Required work
Your job is to set down the stretch of entries that opens with the line containing "35 | 27.1 |" and closes with the line containing "hold reg to reg | b_q[5] | b_q[5] | 0.32 | 1". Keep both end lines, copy each exactly, and add nothing.

(Saved entries)
###

--- src/rtl/alu_seq_pkg.sv ---
// rtl/alu_seq_pkg.sv - op codes, state encoding and helpers for the nibble ALU sequencer
//
// Contents:
//   OP_XFER..OP_NOT : 3-bit {S2,S1,S0} operation codes of the 4-bit ALU
//   state_t         : sequencer FSM states (IDLE, RUN, DONE)
//   is_arith(op)    : 1 for arithmetic ops (S2=0), which chain carry between nibbles
package alu_seq_pkg;

    localparam logic [2:0] OP_XFER = 3'b000;  // A + Cin
    localparam logic [2:0] OP_ADD  = 3'b001;  // A + B + Cin
    localparam logic [2:0] OP_SUBB = 3'b010;  // A + ~B + Cin
    localparam logic [2:0] OP_DEC  = 3'b011;  // A + 1111 + Cin
    localparam logic [2:0] OP_AND  = 3'b100;
    localparam logic [2:0] OP_OR   = 3'b101;
    localparam logic [2:0] OP_XOR  = 3'b110;
    localparam logic [2:0] OP_NOT  = 3'b111;  // ~A

    typedef enum logic [1:0] {
        ST_IDLE = 2'd0,
        ST_RUN  = 2'd1,
        ST_DONE = 2'd2
    } state_t;

    function automatic logic is_arith(input logic [2:0] op);
        return ~op[2];
    endfunction

endpackage

--- src/rtl/alu_nibble_seq.sv ---
// rtl/alu_nibble_seq.sv - runs a wide ALU operation through a 4-bit ALU one nibble per cycle
//
// Executes 4*NIBBLES-bit operations on an external combinational 4-bit ALU,
// least significant nibble first, chaining the carry between nibbles.
//
// Ports:
//   clk, rst_n                   clock (rising edge), asynchronous active-low reset
//   req_valid/req_ready          request handshake (ready only while idle)
//   req_op, req_cin              {S2,S1,S0} op code and carry-in
//   req_a, req_b                 wide operands
//   rsp_valid/rsp_ready          response handshake
//   rsp_g, rsp_cout              wide result and final carry (0 for logic ops)
//   alu_s2/s1/s0, alu_cin        ALU select and carry-in for the current nibble
//   alu_a, alu_b                 current operand nibbles
//   alu_g, alu_cout              ALU result for the current nibble
module alu_nibble_seq
    import alu_seq_pkg::*;
#(
    parameter int NIBBLES = 2,
    localparam int W = 4 * NIBBLES
) (
    input  logic         clk,
    input  logic         rst_n,
    input  logic         req_valid,
    output logic         req_ready,
    input  logic [2:0]   req_op,
    input  logic         req_cin,
    input  logic [W-1:0] req_a,
    input  logic [W-1:0] req_b,
    output logic         rsp_valid,
    input  logic         rsp_ready,
    output logic [W-1:0] rsp_g,
    output logic         rsp_cout,
    output logic         alu_s2,
    output logic         alu_s1,
    output logic         alu_s0,
    output logic         alu_cin,
    output logic [3:0]   alu_a,
    output logic [3:0]   alu_b,
    input  logic [3:0]   alu_g,
    input  logic         alu_cout
);

    localparam int IW = $clog2(NIBBLES);
    localparam logic [IW-1:0] LAST = IW'(NIBBLES - 1);

    state_t         state_q, state_d;
    logic [IW-1:0]  idx_q;
    logic           carry_q;
    logic [2:0]     op_q;
    logic [W-1:0]   a_q;
    logic [W-1:0]   b_q;
    logic [W-1:0]   result_q;
    logic           run;

    always_comb begin
        state_d = state_q;
        case (state_q)
            ST_IDLE: if (req_valid)      state_d = ST_RUN;
            ST_RUN:  if (idx_q == LAST)  state_d = ST_DONE;
            ST_DONE: if (rsp_ready)      state_d = ST_IDLE;
            default:                     state_d = ST_IDLE;
        endcase
    end

    // Every ALU-facing output comes straight from registers so it is stable
    // for the whole cycle; outside RUN the ALU is parked at select 000, all zero.
    always_comb begin
        run       = (state_q == ST_RUN);
        req_ready = (state_q == ST_IDLE);
        rsp_valid = (state_q == ST_DONE);
        rsp_g     = rsp_valid ? result_q : '0;
        rsp_cout  = rsp_valid & carry_q;
        {alu_s2, alu_s1, alu_s0} = run ? op_q : 3'b000;
        alu_cin   = run & carry_q;
        alu_a     = run ? a_q[{idx_q, 2'b00} +: 4] : 4'h0;
        alu_b     = run ? b_q[{idx_q, 2'b00} +: 4] : 4'h0;
    end

    always_ff @(posedge clk or negedge rst_n) begin
        if (!rst_n) begin
            state_q  <= ST_IDLE;
            idx_q    <= '0;
            carry_q  <= 1'b0;
            op_q     <= 3'b000;
            a_q      <= '0;
            b_q      <= '0;
            result_q <= '0;
        end else begin
            state_q <= state_d;
            case (state_q)
                ST_IDLE: begin
                    if (req_valid) begin
                        op_q    <= req_op;
                        a_q     <= req_a;
                        b_q     <= req_b;
                        idx_q   <= '0;
                        // Logic ops never see a carry, regardless of req_cin.
                        carry_q <= is_arith(req_op) ? req_cin : 1'b0;
                    end
                end
                ST_RUN: begin
                    result_q[{idx_q, 2'b00} +: 4] <= alu_g;
                    carry_q <= is_arith(op_q) ? alu_cout : 1'b0;
                    // idx parks on the last nibble; it is cleared on the next accept.
                    if (idx_q != LAST) begin
                        idx_q <= idx_q + 1'b1;
                    end
                end
                default: ;
            endcase
        end
    end

endmodule
--- config.mk ---
export PLATFORM = sky130hd
export DESIGN_NAME = alu_nibble_seq
export DESIGN_NICKNAME = d
export VERILOG_FILES = /design/src/rtl/alu_seq_pkg.sv /design/src/rtl/alu_nibble_seq.sv
export SDC_FILE = /design/constraint.sdc
export NUM_CORES = 1
export LEC_CHECK = 0
export CAP_MARGIN = 10
export CORE_MARGIN = 3
export CORE_UTILIZATION = 44
export DETAILED_ROUTE_END_ITERATION = 6
export HOLD_SLACK_MARGIN = 0.05
export PLACE_DENSITY = 0.77
export SYNTH_ARGS = -nofsm -noshare
export SYNTH_HDL_FRONTEND = slang
export SYNTH_SLANG_ARGS = --single-unit
--- constraint.sdc ---
create_clock -name clk -period 1.9 [get_ports clk]
set_clock_uncertainty 0.2 [all_clocks]
set_input_delay 0.475 -clock clk [delete_from_list [all_inputs] [get_ports clk]]
set_output_delay 0.475 -clock clk [all_outputs]
set_load 0.02 [all_outputs]
# ---- After elaboration in Yosys (flattened, before gate mapping)
# Index checks and enable logic that the tools add are counted.
dict set report totals {
  register_bits 31
  latch_bits 0
  ram_bits 0
  romBits 0
  in_bits 29
  output_inout_bits 23
  elab_cells 41
  n_memories 0
}
dict set report classes {
  add_sub_neg 2
  multipliers 0
  n_div 0
  n_lt_le_gt_ge 0
  eq_ne 5
  shift 4
  muxes 16
  n_bitwise 2
  reduce_logical 5
}
# operator n
set op_table {}
lappend op_table {{$shiftx 8x4->4} 2}
lappend op_table {{$bwmux 8} 1}
lappend op_table {{$mux 4} 2}
lappend op_table {{$mux 8} 1}
lappend op_table {{$shift 4x5->8 const A} 1}
lappend op_table {{$shiftx 4x5->8} 1}
lappend op_table {{$mux 2} 3}
lappend op_table {{$pmux 2 s3} 1}
lappend op_table {{$mux 1} 5}
lappend op_table {{$neg 3->5} 1}
lappend op_table {{$ne 2x2->1 const B} 2}
lappend op_table {{$pmux 1 s2} 2}
lappend op_table {{$reduce_and 2->1} 2}
lappend op_table {{$mux 3} 1}
lappend op_table {{$reduce_and 3->1} 1}
lappend op_table {{$and 1x1->1} 2}
lappend op_table {{$eq 2x1->1 const B} 1}
lappend op_table {{$eq 2x2->1 const B} 1}
lappend op_table {{$logic_not 2->1} 1}
lappend op_table {{$ne 2x1->1 const B} 1}
lappend op_table {{$reduce_bool 2->1} 1}
lappend op_table {{$add 1x1->1 const B} 1}

# ---- Longest topological paths before layout
dict set report depth {
  word_depth 3
  ltp_mapped 4
  ltp_nobuf 3
}

# ---- Worst setup path after synthesis
# OpenSTA, ideal clock, no wires.
dict set report synth_timing {
  kind {flip-flop to output port}
  startpoint {register state_q[0]}
  endpoint {output rsp_cout}
  arrival_ns 1.088
  setup_slack_ns 0.137
  path_stages_with_launch 4
  path_buffers 1
  path_cell_list {dfrtp_1 and2b_2 buf_2 and2_1}
}
dict set report synth_between {
  elab_chain_cells 2
}
# element line_no
set synth_rtl {}
lappend synth_rtl {{start: declaration} alu_nibble_seq.sv:47} ;# state_t state_q, state_d;
lappend synth_rtl {{start signal: assignment} alu_nibble_seq.sv:90} ;# state_q <= state_d;
lappend synth_rtl {{$eq 2x2->1} alu_nibble_seq.sv:71} ;# rsp_valid = (state_q == ST_DONE);
lappend synth_rtl {{net rsp_valid} alu_nibble_seq.sv:30} ;# output logic rsp_valid,
lappend synth_rtl {{$and 1x1->1} alu_nibble_seq.sv:73} ;# rsp_cout = rsp_valid & carry_q;
lappend synth_rtl {{end: declaration} alu_nibble_seq.sv:33} ;# output logic rsp_cout,
# The timed path passes the listed nets, and every way through them passes these cells.

# ---- Final worst setup path
dict set report layout_timing {
  startpoint {register state_q[1]}
  endpoint {output rsp_cout}
}
dict set report layout_between {
  elab_chain_cells 2
}
# element line_no
set layout_rtl {}
lappend layout_rtl {{$eq 2x2->1} alu_nibble_seq.sv:71}
lappend layout_rtl {{$and 1x1->1} alu_nibble_seq.sv:73}
# No other way between the ends.

==> flow_summary.yaml <==
timing:
  setup_tns_ns: -4.13
  fin_crit_ns: 2.06
  whs_ns: 0.319
  hold_viol: 0
  setup_ws_ns: -0.157
  worst_slew_pin_slew_ns: 0.391
  fin_crit_sh_pct: 108
  finalSetupViolCount: 41
  fmax_ghz: 0.486
  grt_setup_unrepaired: "true"
  slew_viol_final: 0
  relSlewSlack_pct: 73.9
layout:
  syn2layout_area_growth_pct: 73.0
  diodes: 0
  fin_nets: 213
  fin_cells: 227
  utilization_pct: 84.6
  layout-drive-gt1-share_pct: 63.2
  final_area_um2: 2450
die:
  coreArea_um2: 2900
  boundaryPins: 52
  initial_core_util_pct: 48.9
  die_area_um2: 3940
  die_h_um: 62.8
  fp-row-count: 19
  die_width_um: 62.8
clock_network:
  cts_made_buffers: 5
  cts_buffer_depth: 2
  clk_latency_ns: 0.34
  clock_sinks: 31
  root_buffer: "clkbuf_4"
  clk_pin_slew_ns: 0.10
  cts_tree: "yes"
  hold_buffers: 0
  htreeDepth: 2
critical_path:
  cpMostUsedCell: "buf_6"
  crit_path_end_kind: "output port"
  startpoint_type: "register"
  required_ns: 1.22
  critPathMaxStageDelay_ns: 0.42
  worstSetupPathType: "register to output port"
  worst-path-max-fanout: 6
  worstPathArrival_ns: 1.38
  path_cells: "buf_6 > and2b_2 > and2_4 > buf_6"
  cp_slowest_cell: "dfrtp_1"
status:
  status: "complete, but fails checks"
  violations: "negative setup slack"
routing:
  drtAntennaViolNets: 0
  drt_iter0_markers: 34
  routedWlPerCell_um: 17.2
  remaining_drc_errors: 0
  vias: 1149
  wirelength_um: 3900
  via_per_inst: 5.06
  dr.pass1.iters: 4
grt:
  antenna_found_initial: 0
  gr-usage-all-layers_pct: 16.9
  grt_pass1_vias: 1095
  grt_max_degree: 32
  grt-ovfl-total: 0
  grt_pass1_wl_um: 5140
logic_synthesis:
  ys_types: 18
  synthTopCellsByArea: "dfrtp_1 (55%), mux2_2 (21%), and2_1 (5.7%), mux2i_1 (5.6%), nor2_1 (2.4%)"
  yosysWarnings: 0
  synth_top_area_share_pct: 54.7
  syn_nets: 137
  synthCells: 108
  synth-seq-cells: 31
  syn_area_per_cell_um2: 13.1
  synth_area_um2: 1420
  synth_top_area_cell: "dfrtp_1"
  ys_seq_area_share_pct: 54.7
pwr:
  p_int_mw: 2.66
  clkPwrFrac_pct: 13.2
  power.total_mw: 4.17
  swShare_pct: 36.1
  irDropWorstVdd_v: 0.00117
  seqPwrFrac_pct: 30.3
  p_leak_nw: 1.07
  p_switching_mw: 1.51
  powerDensity_nw_per_um2: 1700
  share_comb_of_total_power_pct: 56.5
placed_design:
  dpl.hpwl_um: 2090
  dpl_cell_area_um2: 2010
  gp_congestion: 0.720
  pre_cts_slack_ns: -0.269
  portBuffers: 51
  dp.cells: 203
min_path:
  min_path_type: "register to register"
job:
  drv_cap: 0
==> cell type report <==
class                      instances  area (µm²)
fill                             162         448
sequential                        31         778
clock buffer                       6        51.3
clock inverter                     2        35.0
multi-input combinational         72         767
timing repair buffer              72         761
inverter                           2        7.51
tap                               42        52.6
==> cells in the final DEF, fill, tap and decap left out, drive strengths merged <==
master         count
and2              13
and2b              3
buf               42
bufinv             1
clkbuf             8
clkdlybuf4s50     28
clkinv             1
dfrtp             31
inv                2
mux2              27
mux2i              8
nand2              2
nand2b             2
nand3b             2
nor2              10
nor3b              1
o211ai             1
o21ai              2
or2                1
==> synthesized netlist by cell type <==
cell type and instances:
dfrtp_1 31, mux2_2 27, and2_1 13, nor2_1 9, mux2i_1 8, buf_2 3
and2b_2 2, buf_6 2, inv_1 2, nand3b_1 2, o21ai_0 2, nand2_1 1
nand2_2 1, nand2b_1 1, nor2_2 1, nor3b_4 1, o211ai_1 1, or2_2 1
==> critical path: cells and delay by family (launching register included) <==
kind                   cells  cell delay, ns
and+or+nand+nor            2            0.38
buffers and inverters      2            0.25
DFF                        1            0.42
==> power groups by stage <==
stage	clock [mW]	combinational, mW	sequential, mW
after global placement	0	1.52	1.20
final	0.551	2.35	1.26
after detailed placement	0	1.56	1.22
after CTS	0.549	1.77	1.19
after global routing	0.593	2.47	1.30
after floorplan	0	1.02	1.13
==> per-layer routing <==
layer / share of wire, % / GRT usage (%) / up-vias / routed length (µm)
met5: 0 / 0 / - / 0
met4: 2.7 / 7.44 / 0 / 107
met3: 5.2 / 4.50 / 12 / 202
met2: 54 / 28.6 / 47 / 2120
met1: 38 / 20.2 / 568 / 1480
li1: - / - / 522 / -
==> sequential cells by signal, summed over array words and instances, names as in the netlist <==
signal / cells
idx_q: 1
a_q: 8
state_q: 2
b_q: 8
carry_q: 1
op_q: 3
result_q: 8
==> cells by family (layout without fill, tap and decap cells) <==
| logic type | Yosys count | after routing | synth area share, % |
|---|---|---|---|
| buffers and inverters | 7 | 82 | 3.18 |
| DFF | 31 | 31 | 54.7 |
| AOI/OAI and AO/OA | 3 | 3 | 1.24 |
| and+or+nand+nor | 32 | 34 | 13.8 |
| muxes | 35 | 35 | 27.1 |
==> worst paths after layout <==
kind | from | to | slack (ns) | cells past startpoint
setup / recovery | state_q[1] | rsp_cout | -0.16 | 4
hold / removal | b_q[5] | b_q[5] | 0.32 | 1
setup reg to reg | state_q[1] | b_q[5] | -0.10 | 7
hold reg to reg | b_q[5] | b_q[5] | 0.32 | 1
max in group asynchronous | rst_n | a_q[0] | 0.86 | 2
min in group asynchronous | rst_n | result_q[0] | 0.33 | 2
==> repair_timing <==
item	CTS	global route
buffers inserted	7	4
gates cloned	1	4
resized for setup	143	42
endpoints found under the setup margin	23	37
pin swaps	10	5
Power figures use the tool's default switching activity.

###

Task answer
| muxes | 35 | 35 | 27.1 |
==> worst paths after layout <==
kind | from | to | slack (ns) | cells past startpoint
setup / recovery | state_q[1] | rsp_cout | -0.16 | 4
hold / removal | b_q[5] | b_q[5] | 0.32 | 1
setup reg to reg | state_q[1] | b_q[5] | -0.10 | 7
hold reg to reg | b_q[5] | b_q[5] | 0.32 | 1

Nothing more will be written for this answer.